COURTESY NILAYO SPORTS MANAGEMENT
10KM Beginners 8 Weeks Training Plan
|1||Rest||1.5-mile run||CT or Rest||1.5-mile run||Rest||2-mile run||25 to 30 minutes run or CT|
|2||Rest||2-mile run||CT or Rest||2-mile run||Rest||2.5-mile run||25 to 30 minutes run or CT|
|3||Rest||2.5-mile run||CT or Rest||2-mile run||Rest||3.5-mile run||30 to 35 minutes run or CT|
|4||Rest||2.5-mile run||CT or Rest||2-mile run||Rest||3.5-mile run||35 minutes run or CT|
|5||Rest||3-mile run||CT or Rest||2.5-mile run||Rest||4-mile run||35 to 40 minutes run or CT|
|6||Rest||3-mile run||CT||2.5-mile run||Rest||4.5-mile run||35 to 40 minutes run or CT|
|7||Rest||3.5-mile run||CT||3-mile run||Rest||5-mile run||40 minutes run or CT|
|8||Rest||3-mile run||CT or Rest||2-mile run||Rest||Rest||10K Race|
Marathon Training Tips
- Keep a training log.
Write down your daily mileage, run times, race distance and times, and how you feel.

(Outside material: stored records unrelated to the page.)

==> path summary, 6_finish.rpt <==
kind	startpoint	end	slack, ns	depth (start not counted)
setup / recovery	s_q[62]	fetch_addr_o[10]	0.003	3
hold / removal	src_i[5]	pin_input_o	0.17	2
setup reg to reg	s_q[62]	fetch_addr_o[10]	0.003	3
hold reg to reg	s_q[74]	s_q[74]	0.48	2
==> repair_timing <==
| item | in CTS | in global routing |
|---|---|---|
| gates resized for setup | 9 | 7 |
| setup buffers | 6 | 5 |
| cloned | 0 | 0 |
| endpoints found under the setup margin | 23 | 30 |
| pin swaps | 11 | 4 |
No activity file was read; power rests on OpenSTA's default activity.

- Always Monitor your resting heart rate
Take your resting pulse each morning before arising or use a smart watch that measures heart rate. Keep track of it in your training log.
- Take at least one day completely off per week.

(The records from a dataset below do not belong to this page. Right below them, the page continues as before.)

## config.mk

```make
export PLATFORM = sky130hd
export DESIGN_NAME = vkc_top
export DESIGN_NICKNAME = d
export VERILOG_FILES = /design/src/vkc_pkg.sv /design/src/vkc_top.sv
export SDC_FILE = /design/constraint.sdc
export NUM_CORES = 1
export LEC_CHECK = 0
export BUFFER_PORTS_ARGS = -buffer_cell sky130_fd_sc_hd__buf_2
export CORE_AREA = 2 2 222 246
export DETAILED_ROUTE_END_ITERATION = 10
export DIE_AREA = 0 0 224 248
export PLACE_DENSITY = 0.7
export SYNTH_ARGS = -nofsm -noshare
export SYNTH_HDL_FRONTEND = slang
export SYNTH_SLANG_ARGS = --single-unit
```

## constraint.sdc

```tcl
create_clock -name sys_clk_in -period 17.5 [get_ports sys_clk_in]
set_input_delay 0.875 -clock sys_clk_in [delete_from_list [all_inputs] [get_ports sys_clk_in]]
set_output_delay 0.875 -clock sys_clk_in [all_outputs]
set_load 0.01 [all_outputs]
```

## src/vkc_pkg.sv

```systemverilog
`default_nettype none
package vkc_pkg;
  // bus address, subaddresses and register reset value
  localparam logic [6:0] I2C_ADDR      = 7'h5F;
  localparam logic [7:0] SUB_MODE      = 8'h00;
  localparam logic [7:0] SUB_DELAY     = 8'h01;
  localparam logic [7:0] SUB_KEY       = 8'h02;
  localparam logic [7:0] REG_RESET     = 8'h00;
  // mode_format_control fields
  localparam int FMT_LSB   = 0;
  localparam int POL_BIT   = 2;
  localparam int GATE_BIT  = 3;
  localparam int CHROMA_BIT = 4;
  localparam int KMODE_LSB = 5;
  // key_delay_control field
  localparam int DELAY_LSB = 0;
  localparam logic [7:0] DELAY_MASK    = 8'h07;
  // video formats
  localparam logic [1:0] FMT_YUV422    = 2'h0;
  localparam logic [1:0] FMT_YUV411    = 2'h1;
  localparam logic [1:0] FMT_YUV211    = 2'h2;
  localparam logic [1:0] FMT_RGB565    = 2'h3;
  // keying modes
  localparam logic [2:0] KM_EXT        = 3'h0;
  localparam logic [2:0] KM_PIX8       = 3'h4;
  localparam logic [2:0] KM_PIX16_2E   = 3'h5;
  localparam logic [2:0] KM_PIX16_1E   = 3'h6;
  localparam logic [2:0] KM_PIX24      = 3'h7;
  // pipeline depth in video clock cycles, buffer depth in words and word width
  localparam int PIPE_YUV  = 20;
  localparam int PIPE_RGB  = 12;
  localparam int FIFO_DEPTH = 8;
  localparam int WORD_W    = 16;
  // bus controller states
  typedef enum logic [7:0] {
    ST_IDLE = 8'h01, ST_ADDR = 8'h02, ST_ACKA = 8'h04, ST_SUB  = 8'h08,
    ST_ACKS = 8'h10, ST_DATA = 8'h20, ST_ACKD = 8'h40, ST_SKIP = 8'h80
  } vkc_state_t;
endpackage : vkc_pkg
`default_nettype wire

```

## src/vkc_top.sv

```systemverilog
// Behaviour
// - format field picks input video layout
// - polarity zero: key high selects converters
// - polarity one: key high selects analogue inputs
// - chroma bit: two's complement or offset UV
// - mode 000 external key, 100 byte compare
// - mode 101 two bytes, both pixel edges
// - 110 two, 111 three bytes, rising edges
// - key delayed zero to seven pixel clocks
// - one key byte serves every compare mode
// - control reset clears every control bit
// - pipeline 20 cycles YUV, 12 RGB
// - answer address 1011111, write only
// - key gate lets keying steer mixer
// - multi-byte key needs every byte equal
`timescale 1ns/1ps
`default_nettype none

module vkc_fifo #(
  parameter int WIDTH = 16,
  parameter int DEPTH = 8
) (
  // clock and reset
  input  wire logic             sys_clk_in,
  input  wire logic             reset_in,
  // fill side
  input  wire logic [WIDTH-1:0] in_data_in,
  input  wire logic             in_valid_in,
  output logic                  in_ready_out,
  // drain side
  output logic [WIDTH-1:0]      out_data_out,
  output logic                  out_valid_out,
  input  wire logic             out_ready_in
);
  localparam int AW = $clog2(DEPTH);
  logic [WIDTH-1:0] mem_ff [DEPTH];
  logic [AW:0]      wr_ptr_ff;
  logic [AW:0]      rd_ptr_ff;
  logic             push;
  logic             pop;

  // extra pointer bit tells full from empty
  assign in_ready_out  = (wr_ptr_ff - rd_ptr_ff) != (AW+1)'(DEPTH);
  assign out_valid_out = wr_ptr_ff != rd_ptr_ff;
  assign out_data_out  = mem_ff[rd_ptr_ff[AW-1:0]];
  assign push          = in_valid_in & in_ready_out;
  assign pop           = out_valid_out & out_ready_in;

  // storage, no reset needed on data
  always_ff @(posedge sys_clk_in) begin
    if (push) begin
      mem_ff[wr_ptr_ff[AW-1:0]] <= in_data_in;
    end
  end

  // pointers
  always_ff @(posedge sys_clk_in or posedge reset_in) begin
    if (reset_in) begin
      wr_ptr_ff <= '0;
      rd_ptr_ff <= '0;
    end else begin
      if (push) wr_ptr_ff <= wr_ptr_ff + 1'b1;
      if (pop)  rd_ptr_ff <= rd_ptr_ff + 1'b1;
    end
  end
endmodule : vkc_fifo

module vkc_top (
  // clock and reset
  input  wire logic        sys_clk_in,
  input  wire logic        reset_in,
  input  wire logic        control_clear_n_in,
  // serial control bus
  input  wire logic        scl_in,
  input  wire logic        sda_in,
  output logic             sda_out,
  output logic             sda_oe_out,
  // video input pins
  input  wire logic        video_sample_clock_in,
  input  wire logic        href_in,
  input  wire logic [7:0]  yuv_in,
  input  wire logic [7:0]  uv_in,
  // keying pins
  input  wire logic        pixel_clock_in,
  input  wire logic [7:0]  pixel_in,
  input  wire logic        external_key_in,
  // converter side
  output logic [15:0]      dac_word_out,
  output logic             dac_valid_out,
  input  wire logic        dac_ready_in,
  output logic             video_accept_out,
  output logic [1:0]       video_format_sel_out,
  output logic             mixer_sel_ext_out
);
  localparam int SW = 31; // seven single pins plus three byte buses
  logic [SW-1:0] sync1_ff, sync2_ff;
  logic scl_s, sda_s, pclk_s, vsmp_s, href_s, ekey_s, clr_n_s;
  logic [7:0] pix_s, yuv_s, uv_s;
  logic scl_q_ff, sda_q_ff, pclk_q_ff, vsmp_q_ff, href_q_ff;
  logic scl_rise, scl_fall, start_c, stop_c, pclk_rise, pclk_fall, vsmp_rise;

  // every bus, video, keying and clear pin is asynchronous: two flops before use
  // reset to idle levels so no false bus edge or clear follows reset
  always_ff @(posedge sys_clk_in or posedge reset_in) begin
    if (reset_in) begin
      sync1_ff <= {3'h7, 28'h0000000};
      sync2_ff <= {3'h7, 28'h0000000};
    end else begin
      sync1_ff <= {control_clear_n_in, scl_in, sda_in, pixel_clock_in, video_sample_clock_in,
                   href_in, external_key_in, pixel_in, yuv_in, uv_in};
      sync2_ff <= sync1_ff;
    end
  end
  assign {clr_n_s, scl_s, sda_s, pclk_s, vsmp_s, href_s, ekey_s, pix_s, yuv_s, uv_s} = sync2_ff;

  // previous values for edge detection
  always_ff @(posedge sys_clk_in or posedge reset_in) begin
    if (reset_in) begin
      {scl_q_ff, sda_q_ff} <= 2'h3;
      {pclk_q_ff, vsmp_q_ff, href_q_ff} <= 3'h0;
    end else begin
      {scl_q_ff, sda_q_ff} <= {scl_s, sda_s};
      {pclk_q_ff, vsmp_q_ff, href_q_ff} <= {pclk_s, vsmp_s, href_s};
    end
  end
  assign scl_rise  = scl_s & ~scl_q_ff;
  assign scl_fall  = ~scl_s & scl_q_ff;
  assign start_c   = scl_s & scl_q_ff & sda_q_ff & ~sda_s;
  assign stop_c    = scl_s & scl_q_ff & ~sda_q_ff & sda_s;
  assign pclk_rise = pclk_s & ~pclk_q_ff;
  assign pclk_fall = ~pclk_s & pclk_q_ff;
  assign vsmp_rise = vsmp_s & ~vsmp_q_ff;

  // serial bus slave
  vkc_pkg::vkc_state_t state_ff;
  logic [7:0] shift_ff, sub_ff, pend_data_ff, pend_sub_ff;
  logic [3:0] bit_cnt_ff;
  logic       ack_ff, pend_ff;
  logic       commit;
  logic [7:0] mode_reg_ff, delay_reg_ff, key_reg_ff;

  always_ff @(posedge sys_clk_in or posedge reset_in) begin
    if (reset_in) begin
      state_ff   <= vkc_pkg::ST_IDLE;
      shift_ff   <= 8'h00;
      bit_cnt_ff <= 4'h0;
      ack_ff     <= 1'b0;
      sub_ff     <= 8'h00;
    end else if (start_c) begin
      state_ff   <= vkc_pkg::ST_ADDR;
      bit_cnt_ff <= 4'h0;
      ack_ff     <= 1'b0;
    end else if (stop_c) begin
      state_ff <= vkc_pkg::ST_IDLE;
      ack_ff   <= 1'b0;
    end else begin
      case (state_ff)
        vkc_pkg::ST_ADDR, vkc_pkg::ST_SUB, vkc_pkg::ST_DATA: begin
          if (scl_rise) begin
            shift_ff   <= {shift_ff[6:0], sda_s};
            bit_cnt_ff <= bit_cnt_ff + 4'h1;
          end else if (scl_fall && bit_cnt_ff == 4'h8) begin
            bit_cnt_ff <= 4'h0;
            if (state_ff == vkc_pkg::ST_ADDR) begin
              // read direction or other address: no acknowledge
              if (shift_ff == {vkc_pkg::I2C_ADDR, 1'b0}) begin
                state_ff <= vkc_pkg::ST_ACKA;
                ack_ff   <= 1'b1;
              end else begin
                state_ff <= vkc_pkg::ST_SKIP;
              end
            end else if (state_ff == vkc_pkg::ST_SUB) begin
              sub_ff   <= shift_ff;
              state_ff <= vkc_pkg::ST_ACKS;
              ack_ff   <= 1'b1;
            end else begin
              state_ff <= vkc_pkg::ST_ACKD;
              ack_ff   <= 1'b1;
            end
          end
        end
        vkc_pkg::ST_ACKA: if (scl_fall) begin
          ack_ff   <= 1'b0;
          state_ff <= vkc_pkg::ST_SUB;
        end
        vkc_pkg::ST_ACKS: if (scl_fall) begin
          ack_ff   <= 1'b0;
          state_ff <= vkc_pkg::ST_DATA;
        end
        // one data byte per transfer, the rest is ignored
        vkc_pkg::ST_ACKD: if (scl_fall) begin
          ack_ff   <= 1'b0;
          state_ff <= vkc_pkg::ST_SKIP;
        end
        vkc_pkg::ST_IDLE, vkc_pkg::ST_SKIP: ack_ff <= 1'b0;
        default: begin
          state_ff <= vkc_pkg::ST_IDLE;
          ack_ff   <= 1'b0;
        end
      endcase
    end
  end
  assign sda_out    = 1'b0;
  assign sda_oe_out = ack_ff;

  // byte waits for a pixel clock edge before it lands
  assign commit = pend_ff & pclk_rise;
  always_ff @(posedge sys_clk_in or posedge reset_in) begin
    if (reset_in) begin
      pend_ff      <= 1'b0;
      pend_data_ff <= 8'h00;
      pend_sub_ff  <= 8'h00;
    end else if (state_ff == vkc_pkg::ST_ACKD && scl_fall) begin
      pend_ff      <= 1'b1; // new byte wins over commit
      pend_data_ff <= shift_ff;
      pend_sub_ff  <= sub_ff;
    end else if (commit || !clr_n_s) begin
      pend_ff <= 1'b0;
    end
  end

  // control registers, write only
  always_ff @(posedge sys_clk_in or posedge reset_in) begin
    if (reset_in) begin
      mode_reg_ff  <= vkc_pkg::REG_RESET;
      delay_reg_ff <= vkc_pkg::REG_RESET;
      key_reg_ff   <= vkc_pkg::REG_RESET;
    end else if (!clr_n_s) begin
      mode_reg_ff  <= vkc_pkg::REG_RESET;
      delay_reg_ff <= vkc_pkg::REG_RESET;
      key_reg_ff   <= vkc_pkg::REG_RESET;
    end else if (commit) begin
      case (pend_sub_ff)
        vkc_pkg::SUB_MODE:  mode_reg_ff  <= pend_data_ff;
        vkc_pkg::SUB_DELAY: delay_reg_ff <= pend_data_ff & vkc_pkg::DELAY_MASK;
        vkc_pkg::SUB_KEY:   key_reg_ff   <= pend_data_ff;
        default: ;
      endcase
    end
  end

  logic [1:0] video_format_sel;
  logic       key_polarity_sel, key_gate_on, chroma_code_sel;
  logic [2:0] key_mode_sel, key_delay_cycles;
  logic [7:0] color_key_value;
  assign video_format_sel = mode_reg_ff[vkc_pkg::FMT_LSB +: 2];
  assign key_polarity_sel = mode_reg_ff[vkc_pkg::POL_BIT];
  assign key_gate_on      = mode_reg_ff[vkc_pkg::GATE_BIT];
  assign chroma_code_sel  = mode_reg_ff[vkc_pkg::CHROMA_BIT];
  assign key_mode_sel     = mode_reg_ff[vkc_pkg::KMODE_LSB +: 3];
  assign key_delay_cycles = delay_reg_ff[vkc_pkg::DELAY_LSB +: 3];
  assign color_key_value  = key_reg_ff;
  assign video_format_sel_out = video_format_sel;

  // video capture: uv made offset binary, rgb bypassed
  logic [16:0] pipe_ff [vkc_pkg::PIPE_YUV];
  logic [7:0]  uv_fix;
  logic [16:0] tap;
  logic        push_ff;
  always_comb begin
    uv_fix = uv_s;
    if (video_format_sel != vkc_pkg::FMT_RGB565 && !chroma_code_sel) begin
      uv_fix = {~uv_s[7], uv_s[6:0]};
    end
  end

  // fixed delay line on video clock edges; blanked words carry no valid
  always_ff @(posedge sys_clk_in or posedge reset_in) begin
    if (reset_in) begin
      for (int i = 0; i < vkc_pkg::PIPE_YUV; i++) pipe_ff[i] <= '0;
      push_ff <= 1'b0;
    end else begin
      push_ff <= vsmp_rise;
      if (vsmp_rise) begin
        pipe_ff[0] <= {href_s, uv_fix, yuv_s};
        for (int i = 1; i < vkc_pkg::PIPE_YUV; i++) pipe_ff[i] <= pipe_ff[i-1];
      end
    end
  end
  // shorter path for rgb
  assign tap = (video_format_sel == vkc_pkg::FMT_RGB565) ? pipe_ff[vkc_pkg::PIPE_RGB-1]
                                                         : pipe_ff[vkc_pkg::PIPE_YUV-1];

  // pins cannot stall, so a full buffer shows on video_accept_out
  vkc_fifo #(.WIDTH(vkc_pkg::WORD_W), .DEPTH(vkc_pkg::FIFO_DEPTH)) u_fifo (
    .sys_clk_in    (sys_clk_in),
    .reset_in      (reset_in),
    .in_data_in    (tap[15:0]),
    .in_valid_in   (push_ff & tap[16]),
    .in_ready_out  (video_accept_out),
    .out_data_out  (dac_word_out),
    .out_valid_out (dac_valid_out),
    .out_ready_in  (dac_ready_in)
  );

  // pixel colour key compare
  logic [1:0] phase_ff;
  logic [1:0] last_phase;
  logic       acc_ff, pix_key_ff, take, eq, reserved;
  assign eq       = pix_s == color_key_value;
  assign take     = pclk_rise | (pclk_fall && key_mode_sel == vkc_pkg::KM_PIX16_2E);
  assign reserved = key_mode_sel != vkc_pkg::KM_EXT && !key_mode_sel[2];
  always_comb begin
    case (key_mode_sel)
      vkc_pkg::KM_PIX16_2E, vkc_pkg::KM_PIX16_1E: last_phase = 2'h1;
      vkc_pkg::KM_PIX24:                          last_phase = 2'h2;
      default:                                    last_phase = 2'h0;
    endcase
  end

  // href start realigns byte phase
  always_ff @(posedge sys_clk_in or posedge reset_in) begin
    if (reset_in) begin
      phase_ff   <= 2'h0;
      acc_ff     <= 1'b0;
      pix_key_ff <= 1'b0;
    end else if (href_s & ~href_q_ff) begin
      phase_ff <= 2'h0;
    end else if (take) begin
      if (phase_ff >= last_phase) begin
        pix_key_ff <= eq & (phase_ff == 2'h0 | acc_ff);
        phase_ff   <= 2'h0;
      end else begin
        acc_ff   <= eq & (phase_ff == 2'h0 | acc_ff);
        phase_ff <= phase_ff + 2'h1;
      end
    end
  end

  // key delay line on pixel clock
  logic       key_src;
  logic [6:0] kdly_ff;
  logic       key_tap;
  logic       mix_ff;
  assign key_src = (key_mode_sel == vkc_pkg::KM_EXT) ? ekey_s : pix_key_ff;
  always_ff @(posedge sys_clk_in or posedge reset_in) begin
    if (reset_in) begin
      kdly_ff <= 7'h00;
    end else if (pclk_rise) begin
      kdly_ff <= {kdly_ff[5:0], key_src};
    end
  end
  assign key_tap = (key_delay_cycles == 3'h0) ? key_src : kdly_ff[key_delay_cycles - 3'h1];

  // mixer select; reserved modes fall back to converters
  always_ff @(posedge sys_clk_in or posedge reset_in) begin
    if (reset_in) begin
      mix_ff <= 1'b0;
    end else if (!key_gate_on || reserved) begin
      mix_ff <= 1'b0;
    end else if (key_polarity_sel) begin
      mix_ff <= key_tap;
    end else begin
      mix_ff <= ~key_tap;
    end
  end
  assign mixer_sel_ext_out = mix_ff;
endmodule : vkc_top

`default_nettype wire

```

# --- Word-level counts from Yosys, hierarchy flattened ---
# Memory sizes are Yosys's and may differ from the RTL's.
# Cells that the tools add are included.
op_classes:
  n_addsub: 6
  order_cmp: 2
  eq_ne: 33
  muxes: 49
  n_bitwise: 34
  n_reduce_logical: 34
ops:
  columns: ["op", "n"]
  rows:
  - ["8-bit 2-to-1 mux", 16]
  - ["8-bit case mux with 5 select lines", 1]
  - ["4-bit inequality test (second input constant)", 6]
  - ["4-bit 2-to-1 mux", 5]
  - ["17-bit 2-to-1 mux", 1]
  - ["1-bit AND", 16]
  - ["8-bit by 1-bit equality test with 1-bit output (second input constant)", 2]
  - ["8-bit by 2-bit equality test with 1-bit output (second input constant)", 2]
  - ["8-bit equality test (second input constant)", 2]
  - ["1-bit 2-to-1 mux", 16]
  - ["1-bit inverter", 16]
  - ["4-bit by 1-bit adder with 4-bit output (second input constant)", 3]
  - ["3-bit equality test (second input constant)", 3]
  - ["3-bit 2-to-1 mux", 3]
  - ["3-bit AND reduction", 3]
  - ["8-bit by 3-bit equality test with 1-bit output (second input constant)", 1]
  - ["8-bit by 4-bit equality test with 1-bit output (second input constant)", 1]
  - ["8-bit by 5-bit equality test with 1-bit output (second input constant)", 1]
  - ["8-bit by 6-bit equality test with 1-bit output (second input constant)", 1]
  - ["8-bit by 7-bit equality test with 1-bit output (second input constant)", 1]
  - ["8-bit equality test", 1]
  - ["8-bit zero test", 1]
  - ["2-bit by 1-bit inequality test with 1-bit output (second input constant)", 4]
  - ["4-bit AND reduction", 2]
  - ["other kinds (30)", 50]
word_totals:
  reg_bits: 493
  ramBits: 128
  inputBits: 34
  output_inout_bits: 23
  word_cells: 205
  memories: 1
memory_table:
  columns: ["memory", "words", "word_bits", "rd", "rd_clocked_by_memory_dff", "write_ports", "line_no", "source"]
  rows:
  - ["u_fifo.mem_ff", 8, 16, 1, 0, 1, "vkc_top.sv:36", "logic [WIDTH-1:0] mem_ff [DEPTH];"]

# --- Logic depth before layout (Yosys ltp) ---
# Gate-level depths: netlist of run 1.
logic_depth:
  word_depth: 8
  depth_mapped: 9
  ltp_nobuf: 8

# --- Cells and area by module ---
# From an unflattened synthesis of run 1, not the netlist that was laid out.
hier_totals:
  cells_unflattened: 1412
  hier_area_um2: 23626.4
by_module_without_submodules:
  columns: ["mod", "instances", "cells_per_inst", "area_each_um2", "seq_area_each_um2"]
  rows:
  - ["vkc_top", 1, 1136, 18272.5, 12147.9]
  - ["vkc_fifo", 1, 276, 5353.9, 4043.9]

# --- Worst setup path before layout of run 1 ---
# No wires, ideal clock.
synth_timing:
  path_type: "reg2reg"
  from: "register u_fifo.rd_ptr_ff[1]"
  to: "memory u_fifo.mem_ff[1][0], enable pin"
  setup_ps: 436
  arrival_time_ps: 3783
  required_ps: 17064
  path_slack_ps: 13281
  path_stages_with_launch: 10
  path_buffers: 2
  synth_period_minus_slack_ps: 4219
  cell_sequence: "dfrtp_1 -> clkbuf_1 -> clkbuf_1 -> inv_1 -> ha_1 -> nor2b_1 -> o211ai_1 -> a21oi_1 -> nor2_1 -> nor4b_1"
synth_via:
  elab_chain_len: 5
synth_lines:
  columns: ["element", "line_no", "source"]
  rows:
  - ["from (decl)", "vkc_top.sv:38", "logic [AW:0] rd_ptr_ff;"]
  - ["from (signal assigned)", "vkc_top.sv:63", "if (pop) rd_ptr_ff <= rd_ptr_ff + 1'b1;"]
  - ["4-bit subtractor", "vkc_top.sv:43", "assign in_ready_out = (wr_ptr_ff - rd_ptr_ff) != (AW+1)'(DEPTH);"]
  - ["4-bit inequality test", "vkc_top.sv:43", null]
  - ["1-bit AND", "vkc_top.sv:46", "assign push = in_valid_in & in_ready_out;"]
  - ["1-bit 2-to-1 mux", "vkc_top.sv:51", "if (push) begin"]
  - ["1-bit 2-to-1 mux (implied by the code)", "vkc_top.sv:52", "mem_ff[wr_ptr_ff[AW-1:0]] <= in_data_in;"]
  - ["to (decl)", "vkc_top.sv:36", null]
# No other way between the ends.

# --- Worst setup path in the final report of run 1 ---
layout_timing:
  from: "register u_fifo.rd_ptr_ff[2]"
  to: "output video_accept_out"
layout_via:
  elab_chain_len: 2
layout_lines:
  columns: ["element", "line_no", "source"]
  rows:
  - ["4-bit subtractor", "vkc_top.sv:43", null]
  - ["4-bit inequality test", "vkc_top.sv:43", null]
  - ["to (decl)", "vkc_top.sv:91", "output logic video_accept_out,"]
# No other way between the ends.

Rest, and recover. Two days a week for rest and recovery is okay when you’re new to marathon training.
- Run three to four days a week.
Include one long run, two shorter runs for speed and strength, and an optional easy recovery run day
- Avoid last-minute dieting.
You can’t fully carbo-load your muscles if you are dieting and restricting your calories. You will have greater stamina and endurance if you are well-fueled.